Medizin und Wahnsinn (121):Geborgen in der Markenpraxis

Auch beim Gespräch zwischen Arzt und Kassenpatient gilt: Der Ton macht die Musik. Ein Franchise-Modell soll nun Harmonie garantieren.

Werner Bartens

Es gibt neuerdings Ärzte, die wollen von ihren Patienten sehr persönliche Sachen wissen und nicht nur, wie früher, Namen und Versicherungsstatus. Die Sozialanamnese liefert schließlich manchen Hinweis auf den Grund der Beschwerden.

Wer mit einem Messerwerfer verheiratet ist oder im Sägewerk arbeitet, bietet an der Schnittstelle zwischen beruflichem und familiärem Hintergrund eine plausible Erklärung für Verletzungen aller Art. Eine ehemalige Tätigkeit im asbestverarbeitenden Gewerbe kann die Ursache für den Tumor des Rippenfells sein. Seltene Leiden in der Nachbarschaft sprechen für langjährig gepflegte Inzucht in engen Tälern. Stress mit dem Partner und Angst vor dem Chef (oder umgekehrt) sind Auslöser für Beschwerden wie Bluthochdruck, chronisches Kopfweh oder phobischen Schwankschwindel.

Werden die oft heiklen privaten und persönlichen Eigenarten der Patienten angesprochen, kommt es auf eine behutsame Wortwahl des Arztes an. Besonders wichtig ist dabei, die Sprache der Patienten zu sprechen. Zu erwähnen ist hier unbedingt jener einfühlsame Zahnarzt, der seiner Patientin klargemacht hat, dass der Zahnersatz, den sie sich wünschte, für sie nicht infrage käme. "Warum sollen wir über einen Flug zum Mond reden, wenn Sie nicht mal das Geld für eine Bahncard haben?", beschied er der älteren Dame, ohne lang herumzureden. Das sind klare Ansagen, das verstehen die Menschen.

Weil viele Patienten die schlechten Nachrichten und Diagnosen der Ärzte nicht gleich wahrhaben wollen und wieder verdrängen, hat der sensible Dentist eine weitere, detailliertere Erklärung nachgeschoben. "Die Anatomie Ihres Mundes ist nicht kompatibel mit der Grundversorgung der Kasse", sagte er. "Das ist Ihr persönliches Pech." Besonders den letzten Satz sollte man sich merken. Es ist wichtig, dass Ärzte ihren Patienten keine Schuldvorwürfe machen, sondern Krankheit immer auch als ein ebenso unerwartetes wie schicksalhaftes Ereignis darstellen, wofür weder der Kranke noch die Kasse etwas können. Sind wir nicht alle Opfer unserer Anatomie?

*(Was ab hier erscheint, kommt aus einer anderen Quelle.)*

$ cat src/rtl/pcie_rq_ats_inv_cpl_tx.sv
// Buffers invalidation-completion requests and emits one single-beat ATS
// Invalidation Completion message per request on the RQ AXI-stream.
module pcie_rq_ats_inv_cpl_tx
  import pcie_ats_pkg::*;
#(
  parameter int         AXIS_DATA_WIDTH = 512,
  parameter int         FIFO_DEPTH      = 8,
  parameter logic [7:0] INV_CPL_CODE    = MSG_CODE_INV_CPL
) (
  input  logic                         clk,
  input  logic                         rst,
  input  logic                         req_valid,
  output logic                         req_ready,
  input  logic [4:0]                   req_itag,
  input  logic [15:0]                  req_id,
  input  logic [2:0]                   req_cc,
  output logic [AXIS_DATA_WIDTH-1:0]   rq_axis_tdata,
  output logic [AXIS_DATA_WIDTH/8-1:0] rq_axis_tkeep,
  output logic                         rq_axis_tvalid,
  output logic                         rq_axis_tlast,
  input  logic                         rq_axis_tready,
  output logic [15:0]                  cpl_sent_count,
  output logic                         busy
);

  localparam int KEEP_WIDTH = AXIS_DATA_WIDTH / 8;

  ats_req_t                   push_req;
  ats_req_t                   head_req;
  logic                       fifo_full;
  logic                       fifo_empty;
  logic                       load;
  logic [AXIS_DATA_WIDTH-1:0] tdata_next;
  logic [KEEP_WIDTH-1:0]      keep_desc;

  logic                       tvalid_reg;
  logic [AXIS_DATA_WIDTH-1:0] tdata_reg;
  logic [KEEP_WIDTH-1:0]      tkeep_reg;
  logic [15:0]                count_reg;

  assign push_req = '{itag: req_itag, id: req_id, cc: req_cc};

  ats_req_fifo #(
    .WIDTH (ATS_REQ_WIDTH),
    .DEPTH (FIFO_DEPTH)
  ) u_fifo (
    .clk     (clk),
    .rst     (rst),
    .push    (req_valid),
    .wr_data (push_req),
    .pop     (load),
    .rd_data (head_req),
    .full    (fifo_full),
    .empty   (fifo_empty)
  );

  assign req_ready = !fifo_full;

  // Only the descriptor bytes are enabled; the rest of the beat is padding.
  for (genvar gi = 0; gi < KEEP_WIDTH; gi++) begin : g_keep
    assign keep_desc[gi] = (gi < DESC_BYTES);
  end

  // Refill the output stage whenever it is empty or its beat is leaving now.
  assign load = !fifo_empty && (!tvalid_reg || rq_axis_tready);

  always_comb begin
    tdata_next = '0;
    tdata_next[DESC_WIDTH-1:0] = build_inv_cpl_desc(head_req, INV_CPL_CODE);
  end

  always_ff @(posedge clk) begin
    if (rst) begin
      tvalid_reg <= 1'b0;
      tdata_reg  <= '0;
      tkeep_reg  <= '0;
      count_reg  <= 16'd0;
    end else begin
      if (load) begin
        tvalid_reg <= 1'b1;
        tdata_reg  <= tdata_next;
        tkeep_reg  <= keep_desc;
      end else if (rq_axis_tready) begin
        tvalid_reg <= 1'b0;
      end
      if (tvalid_reg && rq_axis_tready)
        count_reg <= count_reg + 16'd1;
    end
  end

  assign rq_axis_tdata  = tdata_reg;
  assign rq_axis_tkeep  = tkeep_reg;
  assign rq_axis_tvalid = tvalid_reg;
  assign rq_axis_tlast  = tvalid_reg;
  assign cpl_sent_count = count_reg;
  assign busy           = !fifo_empty || tvalid_reg;

endmodule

Damit sich solch segensreiches Wirken von Ärzten und Zahnärzten verbreiten kann, muss hier auf einen weiteren innovativen Vorschlag aus der Wunderwelt der Medizin hingewiesen werden. Im niederrheinischen Kamp-Lintfort wurde vor kurzem eine der ersten "Markenpraxen" in Deutschland eröffnet.

Die Markenpraxis gilt als "neues Franchisesystem für Ärzte" und bietet in Praxen ähnliches Interieur und eine abgestimmte Farbwahl. Man kennt das aus Gaststätten, die von derselben Brauerei ausgestattet werden und von der Sitzgarnitur bis zur Speisekarte in Kunstleder zum Verwechseln gleich aussehen. Bei Arztpraxen könnte man sich die Angleichung der Außengestaltung vorstellen wie bei jenen überall in der Republik identisch aussehenden Tankstellen oder Bulettenbratereien. Es ist nur eine Frage der Zeit, bis der erste McDoc eröffnet.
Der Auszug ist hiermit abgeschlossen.